Figure The mechanistic commonalities of diverse CMT2 proteins

Supported by the National Natural Science Foundation of China (Grant No.82150003, 91949104, and 31871022), the joint research team led by Professor Ge Bai from the School of Brain Science and Brain Medicine, School of Medicine of Zhejiang University, together with the research team led by Professor Jinsong Li from the Center for Excellence in Molecular Cell Science of Chinese Academy of Sciences have made important progress on uncovering the pathogenic mechanism of Charcot-Marie-Tooth neuropathies (CMT). The research results were published online as a cover story entitled “Diverse CMT2 Neuropathies are Linked to Aberrant G3BP Interactions in Stress Granules” in Cell on February 3^rd, 2023.

Article link: http://doi.org/10.1016/j.cell.2022.12.046.

CMT is a group of peripheral neurogenetic diseases that are commonly seen in clinics. According to different causal genes, CMT can be further divided into over 70 sub-types. Despite similar clinical presentation among different CMT2 sub-types, their causal proteins are highly varied in their cellular localizations and functions. The molecular mechanism underlying their genetic heterogeneity remained unclear. This research focused on glycyl-tRNA synthetase (GlyRS), a CMT2D-causing mutant protein, and employed a combination of approaches, including live-cell imaging, proximity labeling, quantitative MS-based proteomics, super-resolution imaging (STORM). The research found that, upon exposure to environmental stressors, GlyRS adopted a new cellular location in stress granules (SGs), distinct from its normal cytoplasmic location. In SGs, mutant GlyRS perturbed the G3BP-centric core SG network by aberrantly binding to G3BP, causing the over-sequestration of non-SG molecules in SGs, thereby disturbing the cellular stress response and leading to an increased stress vulnerability in motor neurons.

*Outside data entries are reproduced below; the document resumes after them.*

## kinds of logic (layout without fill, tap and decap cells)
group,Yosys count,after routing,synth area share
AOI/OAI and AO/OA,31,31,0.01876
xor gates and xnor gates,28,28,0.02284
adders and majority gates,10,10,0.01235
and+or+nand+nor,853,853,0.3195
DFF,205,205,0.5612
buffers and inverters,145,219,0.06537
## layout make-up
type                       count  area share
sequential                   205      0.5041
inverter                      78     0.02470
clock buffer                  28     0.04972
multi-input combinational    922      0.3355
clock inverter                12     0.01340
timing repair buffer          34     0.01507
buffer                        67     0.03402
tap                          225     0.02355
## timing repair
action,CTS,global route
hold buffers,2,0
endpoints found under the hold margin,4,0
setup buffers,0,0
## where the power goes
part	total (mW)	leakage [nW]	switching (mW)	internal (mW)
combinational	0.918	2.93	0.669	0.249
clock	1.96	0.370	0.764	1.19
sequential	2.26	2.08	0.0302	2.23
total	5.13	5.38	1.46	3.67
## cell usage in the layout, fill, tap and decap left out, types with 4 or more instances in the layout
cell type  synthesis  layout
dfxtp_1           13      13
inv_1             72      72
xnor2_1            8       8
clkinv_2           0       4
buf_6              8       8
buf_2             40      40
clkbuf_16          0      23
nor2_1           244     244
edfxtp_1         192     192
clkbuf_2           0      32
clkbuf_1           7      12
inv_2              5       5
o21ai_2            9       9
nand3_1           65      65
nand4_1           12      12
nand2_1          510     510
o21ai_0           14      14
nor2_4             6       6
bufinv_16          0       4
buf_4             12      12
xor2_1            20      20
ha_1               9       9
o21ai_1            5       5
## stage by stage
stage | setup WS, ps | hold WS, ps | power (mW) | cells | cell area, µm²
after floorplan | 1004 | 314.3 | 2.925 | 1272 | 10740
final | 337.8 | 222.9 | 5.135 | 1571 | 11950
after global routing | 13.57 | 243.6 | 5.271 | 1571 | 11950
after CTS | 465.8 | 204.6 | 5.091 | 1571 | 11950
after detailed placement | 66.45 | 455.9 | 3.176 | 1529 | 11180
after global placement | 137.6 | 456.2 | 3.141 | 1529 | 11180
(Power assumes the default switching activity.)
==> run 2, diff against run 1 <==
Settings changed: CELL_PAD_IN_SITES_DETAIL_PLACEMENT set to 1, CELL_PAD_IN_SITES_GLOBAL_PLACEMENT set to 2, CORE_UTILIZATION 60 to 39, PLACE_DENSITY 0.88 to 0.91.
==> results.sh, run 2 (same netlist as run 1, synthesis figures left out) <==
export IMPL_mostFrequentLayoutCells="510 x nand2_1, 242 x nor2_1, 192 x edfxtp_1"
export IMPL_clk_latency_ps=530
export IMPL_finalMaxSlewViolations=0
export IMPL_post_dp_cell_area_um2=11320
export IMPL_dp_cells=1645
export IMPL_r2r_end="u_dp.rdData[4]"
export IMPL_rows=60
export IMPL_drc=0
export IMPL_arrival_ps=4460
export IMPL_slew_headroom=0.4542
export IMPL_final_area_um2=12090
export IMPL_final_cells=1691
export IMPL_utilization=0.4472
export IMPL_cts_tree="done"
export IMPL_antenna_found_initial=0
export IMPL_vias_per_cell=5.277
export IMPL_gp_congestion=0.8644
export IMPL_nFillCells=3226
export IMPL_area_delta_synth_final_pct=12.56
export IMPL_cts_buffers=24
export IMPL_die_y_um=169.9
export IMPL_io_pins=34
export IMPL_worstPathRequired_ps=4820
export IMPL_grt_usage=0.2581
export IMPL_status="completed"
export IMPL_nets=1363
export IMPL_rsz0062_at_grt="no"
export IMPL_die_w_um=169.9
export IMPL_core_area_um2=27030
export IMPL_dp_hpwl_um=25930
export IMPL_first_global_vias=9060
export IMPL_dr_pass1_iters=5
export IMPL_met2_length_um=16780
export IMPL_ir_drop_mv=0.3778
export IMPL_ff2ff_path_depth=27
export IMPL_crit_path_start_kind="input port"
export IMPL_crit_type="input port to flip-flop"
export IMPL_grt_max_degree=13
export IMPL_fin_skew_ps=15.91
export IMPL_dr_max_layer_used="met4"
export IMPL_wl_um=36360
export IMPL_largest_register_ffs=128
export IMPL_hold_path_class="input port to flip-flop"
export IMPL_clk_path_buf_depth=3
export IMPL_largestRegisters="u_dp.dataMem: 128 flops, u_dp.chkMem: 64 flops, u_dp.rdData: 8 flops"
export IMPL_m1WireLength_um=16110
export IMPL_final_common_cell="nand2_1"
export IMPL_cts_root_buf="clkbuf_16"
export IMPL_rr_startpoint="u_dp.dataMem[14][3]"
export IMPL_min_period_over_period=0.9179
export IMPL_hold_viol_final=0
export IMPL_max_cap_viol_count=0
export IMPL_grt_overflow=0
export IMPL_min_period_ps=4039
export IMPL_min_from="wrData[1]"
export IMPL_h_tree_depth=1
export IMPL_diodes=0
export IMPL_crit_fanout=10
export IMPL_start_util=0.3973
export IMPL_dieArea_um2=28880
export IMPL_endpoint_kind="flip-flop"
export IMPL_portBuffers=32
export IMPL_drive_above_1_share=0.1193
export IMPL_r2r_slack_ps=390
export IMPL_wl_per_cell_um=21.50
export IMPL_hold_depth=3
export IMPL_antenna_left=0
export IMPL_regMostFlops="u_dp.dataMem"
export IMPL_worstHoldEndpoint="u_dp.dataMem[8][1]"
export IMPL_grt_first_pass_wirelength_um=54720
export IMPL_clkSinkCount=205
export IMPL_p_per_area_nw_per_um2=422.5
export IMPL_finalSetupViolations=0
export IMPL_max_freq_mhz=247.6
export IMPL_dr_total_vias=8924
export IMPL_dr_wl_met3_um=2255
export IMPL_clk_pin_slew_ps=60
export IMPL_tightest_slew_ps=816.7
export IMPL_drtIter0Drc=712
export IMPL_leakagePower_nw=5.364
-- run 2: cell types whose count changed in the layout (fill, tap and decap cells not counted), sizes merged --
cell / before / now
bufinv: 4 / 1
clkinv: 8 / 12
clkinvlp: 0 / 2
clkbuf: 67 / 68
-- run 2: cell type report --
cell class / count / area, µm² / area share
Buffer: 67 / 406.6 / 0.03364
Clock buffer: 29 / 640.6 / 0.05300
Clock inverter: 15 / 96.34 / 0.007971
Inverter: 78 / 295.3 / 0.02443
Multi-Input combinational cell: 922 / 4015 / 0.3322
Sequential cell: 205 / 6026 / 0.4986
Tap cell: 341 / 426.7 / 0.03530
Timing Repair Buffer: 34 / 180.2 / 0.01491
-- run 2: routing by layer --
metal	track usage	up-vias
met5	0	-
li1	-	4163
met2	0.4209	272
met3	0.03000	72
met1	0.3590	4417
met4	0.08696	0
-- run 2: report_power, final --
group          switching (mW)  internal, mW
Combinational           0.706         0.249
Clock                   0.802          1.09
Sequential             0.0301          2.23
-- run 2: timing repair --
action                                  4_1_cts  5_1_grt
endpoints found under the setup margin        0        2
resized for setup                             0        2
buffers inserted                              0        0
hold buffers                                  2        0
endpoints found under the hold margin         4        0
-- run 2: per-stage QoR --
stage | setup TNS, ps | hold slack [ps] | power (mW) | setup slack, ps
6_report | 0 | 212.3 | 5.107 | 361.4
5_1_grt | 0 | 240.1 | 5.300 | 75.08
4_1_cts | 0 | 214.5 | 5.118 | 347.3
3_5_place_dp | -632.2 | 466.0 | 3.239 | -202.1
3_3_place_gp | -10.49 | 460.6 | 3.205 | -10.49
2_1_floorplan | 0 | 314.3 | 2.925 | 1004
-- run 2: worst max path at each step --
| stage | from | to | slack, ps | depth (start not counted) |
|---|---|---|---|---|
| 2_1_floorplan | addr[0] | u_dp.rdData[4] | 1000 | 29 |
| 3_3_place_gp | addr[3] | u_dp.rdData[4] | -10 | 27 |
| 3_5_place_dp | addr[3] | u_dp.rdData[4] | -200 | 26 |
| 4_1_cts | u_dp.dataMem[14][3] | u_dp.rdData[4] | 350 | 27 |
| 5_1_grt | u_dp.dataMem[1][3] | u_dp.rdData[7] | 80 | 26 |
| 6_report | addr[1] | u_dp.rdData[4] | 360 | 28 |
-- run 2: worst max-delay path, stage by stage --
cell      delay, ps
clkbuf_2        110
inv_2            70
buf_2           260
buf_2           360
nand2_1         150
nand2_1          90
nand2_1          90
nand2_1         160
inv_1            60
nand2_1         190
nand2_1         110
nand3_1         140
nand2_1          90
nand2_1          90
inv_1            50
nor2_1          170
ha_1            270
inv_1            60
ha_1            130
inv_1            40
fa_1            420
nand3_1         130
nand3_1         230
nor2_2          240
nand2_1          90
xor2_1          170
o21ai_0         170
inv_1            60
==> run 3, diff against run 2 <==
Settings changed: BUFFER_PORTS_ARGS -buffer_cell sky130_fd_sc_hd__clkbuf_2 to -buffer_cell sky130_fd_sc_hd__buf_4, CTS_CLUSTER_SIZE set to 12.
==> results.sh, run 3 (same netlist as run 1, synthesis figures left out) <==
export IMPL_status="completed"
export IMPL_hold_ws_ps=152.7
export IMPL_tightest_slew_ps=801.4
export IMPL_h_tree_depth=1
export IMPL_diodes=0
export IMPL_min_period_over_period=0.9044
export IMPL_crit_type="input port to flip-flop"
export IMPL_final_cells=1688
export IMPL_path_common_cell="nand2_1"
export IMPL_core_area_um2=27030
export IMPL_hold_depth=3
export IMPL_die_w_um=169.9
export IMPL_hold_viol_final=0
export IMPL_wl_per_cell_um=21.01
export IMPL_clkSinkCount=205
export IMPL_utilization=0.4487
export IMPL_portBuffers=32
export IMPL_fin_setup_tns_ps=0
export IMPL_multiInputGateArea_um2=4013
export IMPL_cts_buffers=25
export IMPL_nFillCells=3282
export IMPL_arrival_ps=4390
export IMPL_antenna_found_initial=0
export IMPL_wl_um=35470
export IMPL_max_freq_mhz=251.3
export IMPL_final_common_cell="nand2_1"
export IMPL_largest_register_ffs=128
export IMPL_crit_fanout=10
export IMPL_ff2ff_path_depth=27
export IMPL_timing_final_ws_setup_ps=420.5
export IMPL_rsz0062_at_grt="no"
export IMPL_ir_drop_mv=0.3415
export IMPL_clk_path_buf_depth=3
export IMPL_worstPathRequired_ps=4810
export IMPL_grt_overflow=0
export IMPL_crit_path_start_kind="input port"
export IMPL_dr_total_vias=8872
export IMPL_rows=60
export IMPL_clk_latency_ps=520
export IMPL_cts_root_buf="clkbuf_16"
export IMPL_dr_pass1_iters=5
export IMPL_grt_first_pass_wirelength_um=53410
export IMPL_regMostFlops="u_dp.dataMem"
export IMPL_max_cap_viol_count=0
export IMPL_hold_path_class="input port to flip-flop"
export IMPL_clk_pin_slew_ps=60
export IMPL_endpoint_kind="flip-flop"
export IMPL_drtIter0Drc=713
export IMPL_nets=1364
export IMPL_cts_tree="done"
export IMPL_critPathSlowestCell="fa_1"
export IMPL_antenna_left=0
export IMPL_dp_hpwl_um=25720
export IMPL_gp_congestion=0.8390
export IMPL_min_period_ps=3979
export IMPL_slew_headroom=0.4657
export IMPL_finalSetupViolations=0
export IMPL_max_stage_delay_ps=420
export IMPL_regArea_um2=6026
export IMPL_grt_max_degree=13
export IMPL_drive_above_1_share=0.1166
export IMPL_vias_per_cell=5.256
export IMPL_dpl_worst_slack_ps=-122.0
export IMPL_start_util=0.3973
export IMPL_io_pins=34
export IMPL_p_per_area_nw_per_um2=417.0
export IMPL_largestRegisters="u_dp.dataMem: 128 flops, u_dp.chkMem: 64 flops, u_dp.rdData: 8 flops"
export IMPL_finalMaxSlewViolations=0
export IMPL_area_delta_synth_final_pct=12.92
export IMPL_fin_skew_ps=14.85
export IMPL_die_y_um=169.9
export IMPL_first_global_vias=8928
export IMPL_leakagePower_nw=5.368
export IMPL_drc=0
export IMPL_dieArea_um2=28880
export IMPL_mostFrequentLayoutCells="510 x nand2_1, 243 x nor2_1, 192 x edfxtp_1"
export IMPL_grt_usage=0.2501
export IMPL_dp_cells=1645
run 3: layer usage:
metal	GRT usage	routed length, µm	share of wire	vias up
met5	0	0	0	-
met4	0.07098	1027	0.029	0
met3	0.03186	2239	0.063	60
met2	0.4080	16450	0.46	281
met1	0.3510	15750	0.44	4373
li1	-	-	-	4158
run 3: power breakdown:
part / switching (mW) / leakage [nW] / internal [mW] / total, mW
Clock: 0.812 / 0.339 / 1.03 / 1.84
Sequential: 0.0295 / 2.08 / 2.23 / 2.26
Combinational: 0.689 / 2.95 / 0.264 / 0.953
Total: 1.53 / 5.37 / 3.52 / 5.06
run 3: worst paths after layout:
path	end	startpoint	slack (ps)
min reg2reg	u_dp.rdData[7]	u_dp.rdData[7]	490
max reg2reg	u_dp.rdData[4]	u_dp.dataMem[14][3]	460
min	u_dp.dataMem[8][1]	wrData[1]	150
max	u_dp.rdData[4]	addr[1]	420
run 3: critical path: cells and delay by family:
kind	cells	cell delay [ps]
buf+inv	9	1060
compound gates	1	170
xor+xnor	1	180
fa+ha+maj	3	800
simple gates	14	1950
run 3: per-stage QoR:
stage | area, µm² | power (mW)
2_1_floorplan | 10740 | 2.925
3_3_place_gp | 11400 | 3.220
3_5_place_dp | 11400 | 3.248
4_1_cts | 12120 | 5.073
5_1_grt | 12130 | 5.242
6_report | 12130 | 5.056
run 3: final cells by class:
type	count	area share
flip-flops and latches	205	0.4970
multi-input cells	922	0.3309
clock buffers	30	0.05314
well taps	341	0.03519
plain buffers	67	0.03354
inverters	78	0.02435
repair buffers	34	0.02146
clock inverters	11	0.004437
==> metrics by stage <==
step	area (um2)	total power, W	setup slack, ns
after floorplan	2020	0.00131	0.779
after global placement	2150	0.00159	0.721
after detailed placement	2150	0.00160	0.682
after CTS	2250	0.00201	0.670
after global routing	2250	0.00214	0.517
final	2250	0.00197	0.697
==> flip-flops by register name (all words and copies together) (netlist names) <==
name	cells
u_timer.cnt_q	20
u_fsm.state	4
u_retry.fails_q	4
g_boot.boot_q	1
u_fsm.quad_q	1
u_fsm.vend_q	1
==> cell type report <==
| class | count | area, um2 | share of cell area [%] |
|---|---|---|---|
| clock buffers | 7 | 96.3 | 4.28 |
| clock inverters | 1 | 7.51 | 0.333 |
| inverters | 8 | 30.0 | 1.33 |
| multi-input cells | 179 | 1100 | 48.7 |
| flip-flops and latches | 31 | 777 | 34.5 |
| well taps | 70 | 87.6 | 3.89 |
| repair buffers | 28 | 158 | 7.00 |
[src/rtl/lfsr_sample_recorder.sv]
module lfsr_sample_recorder
  import lsr_pkg::*;
(
  input  logic              clk,
  input  logic              rst_n,
  input  logic [RND_W-1:0]  seed_req_i,
  input  logic              seed_load_i,
  input  logic [ADDR_W-1:0] rd_addr_i,
  output logic [RND_W-1:0]  rnd_o,
  output logic              sample_valid_o,
  output logic [RND_W-1:0]  rd_data_o
);
  logic             rst_sync_n;
  logic [RND_W-1:0] seed_w;
  logic [RND_W-1:0] rnd_w;
  logic             strobe_w;
  logic             wr_en;
  logic             valid_q;

  lsr_reset_sync #(.STAGES(SYNC_STAGES)) u_rst (
    .clk(clk), .arst_n(rst_n), .rst_n_o(rst_sync_n));

  lsr_seed_enc #(.W(RND_W)) u_enc (.req_i(seed_req_i), .seed_o(seed_w));

  lsr_lfsr #(.W(RND_W), .TAPS(TAP_MASK), .INIT_VAL(RESET_SEED)) u_lfsr (
    .clk(clk), .rst_n(rst_sync_n), .load_i(seed_load_i),
    .seed_i(seed_w), .state_o(rnd_w));

  lsr_interval_cnt #(.W(CNT_W)) u_cnt (
    .clk(clk), .rst_n(rst_sync_n), .load_i(seed_load_i),
    .load_val_i('0), .strobe_o(strobe_w));

  // load has priority over the sampling strobe
  assign wr_en = strobe_w & ~seed_load_i;

  lsr_sample_ram #(.DW(RND_W), .DEPTH(DEPTH)) u_ram (
    .clk(clk), .rst_n(rst_sync_n), .wr_en_i(wr_en), .wr_data_i(rnd_w),
    .rd_addr_i(rd_addr_i), .rd_data_o(rd_data_o));

  always_ff @(posedge clk or negedge rst_sync_n) begin
    if (!rst_sync_n) valid_q <= 1'b0;
    else             valid_q <= wr_en;
  end

  assign rnd_o          = rnd_w;
  assign sample_valid_o = valid_q;


  enc_nonzero_chk: assert property (@(posedge clk) disable iff (!rst_sync_n)
    seed_w != '0);

  valid_pulse_chk: assert property (@(posedge clk) disable iff (!rst_sync_n)
    sample_valid_o |=> !sample_valid_o);

  load_blocks_write_chk: assert property (@(posedge clk) disable iff (!rst_sync_n)
    seed_load_i |=> !sample_valid_o);
endmodule
**config.mk**
```make
export PLATFORM = sky130hd
export DESIGN_NAME = alu16_lanes
export DESIGN_NICKNAME = d
export VERILOG_FILES = /design/src/rtl/alu16_pkg.sv /design/src/rtl/alu16_lane_unit.sv /design/src/rtl/alu16_addsub.sv /design/src/rtl/alu16_shifter.sv /design/src/rtl/alu16_lanes.sv
export SDC_FILE = /design/constraint.sdc
export NUM_CORES = 1
export LEC_CHECK = 0
export ABC_CLOCK_PERIOD_IN_PS = 58900
export BUFFER_PORTS_ARGS = -buffer_cell sky130_fd_sc_hd__buf_2
export CORE_AREA = 2 2 170 172
export DETAILED_ROUTE_END_ITERATION = 12
export DIE_AREA = 0 0 172 174
export GPL_TIMING_DRIVEN = 0
export MAX_ROUTING_LAYER = met4
export PLACE_DENSITY = 0.52
export SETUP_SLACK_MARGIN = 0.4
export SYNTH_ARGS = -nofsm -noshare
export SYNTH_HDL_FRONTEND = slang
export SYNTH_SLANG_ARGS = --single-unit
export TNS_END_PERCENT = 1
```
**constraint.sdc**
```tcl
create_clock -name vclk -period 58.9
set_input_delay 11.78 -clock vclk [all_inputs]
set_output_delay 11.78 -clock vclk [all_outputs]
set_load 0.03 [all_outputs]
```
<file path="src/rtl/dev_event_queue.sv">
module dev_event_queue #(
  parameter int          DEPTH       = 8,
  parameter int          SLOTS       = 4,
  parameter int          ADDR_W      = 64,
  parameter logic [15:0] REC_LEN     = 16'd40,
  parameter logic [15:0] EV_RSV_STBY = 16'h0301,
  parameter logic [15:0] EV_STBY_CFG = 16'h0302,
  parameter logic [15:0] EV_CFG_STBY = 16'h0304,
  parameter logic [15:0] EV_STBY_RSV = 16'h0308,
  localparam int         SLOT_W      = (SLOTS > 1) ? $clog2(SLOTS) : 1
) (
  input  logic              clk,
  input  logic              rst_n,
  input  logic              err_push,
  input  logic [15:0]       err_code,
  input  logic [31:0]       err_fid,
  input  logic [31:0]       err_fh,
  input  logic [31:0]       err_qual,
  input  logic [ADDR_W-1:0] err_addr,
  input  logic              attach_req,
  input  logic              detach_req,
  input  logic              cfg_req,
  input  logic              cfg_val,
  input  logic [SLOT_W-1:0] dev_slot,
  input  logic [31:0]       dev_fid,
  input  logic [31:0]       dev_fh,
  output logic              seq_busy,
  input  logic              pop_req,
  output logic              has_event,
  output logic              pop_done,
  output logic              pop_status,
  output logic [15:0]       rec_len,
  output logic [7:0]        rec_class,
  output logic [15:0]       rec_code,
  output logic [31:0]       rec_fid,
  output logic [31:0]       rec_fh,
  output logic [31:0]       rec_qual,
  output logic [ADDR_W-1:0] rec_addr,
  output logic              notify,
  output logic              ovf,
  input  logic              ovf_clr
);
  localparam int PTR_W = (DEPTH > 1) ? $clog2(DEPTH) : 1;
  localparam int CNT_W = $clog2(DEPTH + 1);
  localparam int AB    = ADDR_W / 8;

  typedef enum logic [2:0] {S_IDLE, S_ATT_A, S_ATT_B, S_DET_A, S_DET_B} seq_t;

  // queue storage
  logic              q_err  [DEPTH];
  logic [15:0]       q_code [DEPTH];
  logic [31:0]       q_fid  [DEPTH];
  logic [31:0]       q_fh   [DEPTH];
  logic [31:0]       q_qual [DEPTH];
  logic [ADDR_W-1:0] q_addr [DEPTH];
  logic [PTR_W-1:0]  wptr, rptr;
  logic [CNT_W-1:0]  count;

  // slot table and sequencer
  logic [31:0]       t_fid [SLOTS];
  logic [31:0]       t_fh  [SLOTS];
  logic              t_cfg [SLOTS];
  seq_t              st;
  logic [SLOT_W-1:0] slot;

  // held error
  logic              hold_v;
  logic [15:0]       h_code;
  logic [31:0]       h_fid, h_fh, h_qual;
  logic [ADDR_W-1:0] h_addr;

  // push source
  logic              p_v, p_err;
  logic [15:0]       p_code, seq_code;
  logic [31:0]       p_fid, p_fh, p_qual;
  logic [ADDR_W-1:0] p_addr;

  // native record registers
  logic [15:0]       rd_code;
  logic [31:0]       rd_fid, rd_fh, rd_qual;
  logic [ADDR_W-1:0] rd_addr;

  logic full, pop_ok, push_ok, drop, err_blocked, seq_go;

  assign full        = (count == CNT_W'(DEPTH));
  assign has_event   = (count != '0);
  assign pop_ok      = pop_req && has_event;
  assign push_ok     = p_v && (!full || pop_ok);
  assign drop        = p_v && !push_ok;
  assign seq_busy    = (st != S_IDLE);
  assign seq_go      = seq_busy && !hold_v;
  assign err_blocked = err_push && (hold_v || seq_busy);

  always_comb begin
    case (st)
      S_ATT_A: seq_code = EV_RSV_STBY;
      S_ATT_B: seq_code = EV_STBY_CFG;
      S_DET_A: seq_code = EV_CFG_STBY;
      default: seq_code = EV_STBY_RSV;
    endcase
  end

  always_comb begin
    p_v = 1'b0; p_err = 1'b1; p_code = err_code; p_fid = err_fid;
    p_fh = err_fh; p_qual = err_qual; p_addr = err_addr;
    if (hold_v) begin
      p_v = 1'b1; p_code = h_code; p_fid = h_fid;
      p_fh = h_fh; p_qual = h_qual; p_addr = h_addr;
    end else if (seq_busy) begin
      p_v = 1'b1; p_err = 1'b0; p_code = seq_code; p_fid = t_fid[slot];
      p_fh = t_fh[slot]; p_qual = '0; p_addr = '0;
    end else if (err_push) begin
      p_v = 1'b1;
    end
  end

  always_ff @(posedge clk) begin
    if (push_ok) begin
      q_err[wptr]  <= p_err;
      q_code[wptr] <= p_code;
      q_fid[wptr]  <= p_fid;
      q_fh[wptr]   <= p_fh;
      q_qual[wptr] <= p_qual;
      q_addr[wptr] <= p_addr;
    end
    if (err_blocked) begin
      h_code <= err_code; h_fid <= err_fid; h_fh <= err_fh;
      h_qual <= err_qual; h_addr <= err_addr;
    end
  end

  always_ff @(posedge clk) begin
    if (!rst_n) begin
      wptr <= '0; rptr <= '0; count <= '0;
      notify <= 1'b0; ovf <= 1'b0; hold_v <= 1'b0;
      pop_done <= 1'b0; pop_status <= 1'b0; rec_class <= '0;
      rd_code <= '0; rd_fid <= '0; rd_fh <= '0; rd_qual <= '0; rd_addr <= '0;
    end else begin
      if (push_ok) wptr <= (wptr == PTR_W'(DEPTH - 1)) ? '0 : wptr + 1'b1;
      if (pop_ok)  rptr <= (rptr == PTR_W'(DEPTH - 1)) ? '0 : rptr + 1'b1;
      count  <= count + CNT_W'(push_ok) - CNT_W'(pop_ok);
      notify <= push_ok;
      hold_v <= err_blocked;
      if (drop)         ovf <= 1'b1;
      else if (ovf_clr) ovf <= 1'b0;
      pop_done <= pop_req;
      if (pop_req) begin
        if (pop_ok) begin
          pop_status <= 1'b0;
          rec_class  <= q_err[rptr] ? 8'd1 : 8'd2;
          rd_code <= q_code[rptr]; rd_fid <= q_fid[rptr]; rd_fh <= q_fh[rptr];
          rd_qual <= q_qual[rptr]; rd_addr <= q_addr[rptr];
        end else begin
          pop_status <= 1'b1;
          rec_class  <= '0;
          rd_code <= '0; rd_fid <= '0; rd_fh <= '0; rd_qual <= '0; rd_addr <= '0;
        end
      end
    end
  end

  always_ff @(posedge clk) begin
    if (!rst_n) begin
      st <= S_IDLE;
      slot <= '0;
      for (int i = 0; i < SLOTS; i++) begin
        t_fid[i] <= '0; t_fh[i] <= '0; t_cfg[i] <= 1'b0;
      end
    end else if (st == S_IDLE) begin
      if (attach_req) begin
        slot <= dev_slot;
        t_fid[dev_slot] <= dev_fid;
        t_fh[dev_slot]  <= dev_fh;
        t_cfg[dev_slot] <= 1'b1;
        st <= S_ATT_A;
      end else if (detach_req) begin
        slot <= dev_slot;
        st <= t_cfg[dev_slot] ? S_DET_A : S_DET_B;
      end else if (cfg_req) begin
        t_cfg[dev_slot] <= cfg_val;
      end
    end else if (seq_go) begin
      case (st)
        S_ATT_A: st <= S_ATT_B;
        S_DET_A: begin
          t_cfg[slot] <= 1'b0;
          st <= S_DET_B;
        end
        S_DET_B: begin
          t_fid[slot] <= '0; t_fh[slot] <= '0; t_cfg[slot] <= 1'b0;
          st <= S_IDLE;
        end
        default: st <= S_IDLE;
      endcase
    end
  end

  // big-endian byte images: output byte 0 carries the top byte
  for (genvar b = 0; b < 2; b++) begin : g_be16
    assign rec_len[8*b +: 8]  = REC_LEN[15-8*b -: 8];
    assign rec_code[8*b +: 8] = rd_code[15-8*b -: 8];
  end
  for (genvar b = 0; b < 4; b++) begin : g_be32
    assign rec_fid[8*b +: 8]  = rd_fid[31-8*b -: 8];
    assign rec_fh[8*b +: 8]   = rd_fh[31-8*b -: 8];
    assign rec_qual[8*b +: 8] = rd_qual[31-8*b -: 8];
  end
  for (genvar b = 0; b < AB; b++) begin : g_bea
    assign rec_addr[8*b +: 8] = rd_addr[ADDR_W-1-8*b -: 8];
  end
endmodule


</file>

Disrupting their aberrant interaction eliminated the impact of mutant GlyRS on SGs, improved the stress-vulnerability of motor neurons, and alleviated motor deficits in CMT2D mouse models. Moreover, the research found that a similar mechanism was largely shared by many other CMT2 subtypes (Figure).

This study identified SG abnormality as an important pathogenic mechanism underlying CMT pathogenesis, established a conceptual framework for the development of broad-spectrum therapeutic drugs for various CMT subtypes, and provided insight into understanding the genetic heterogeneity of other complex diseases.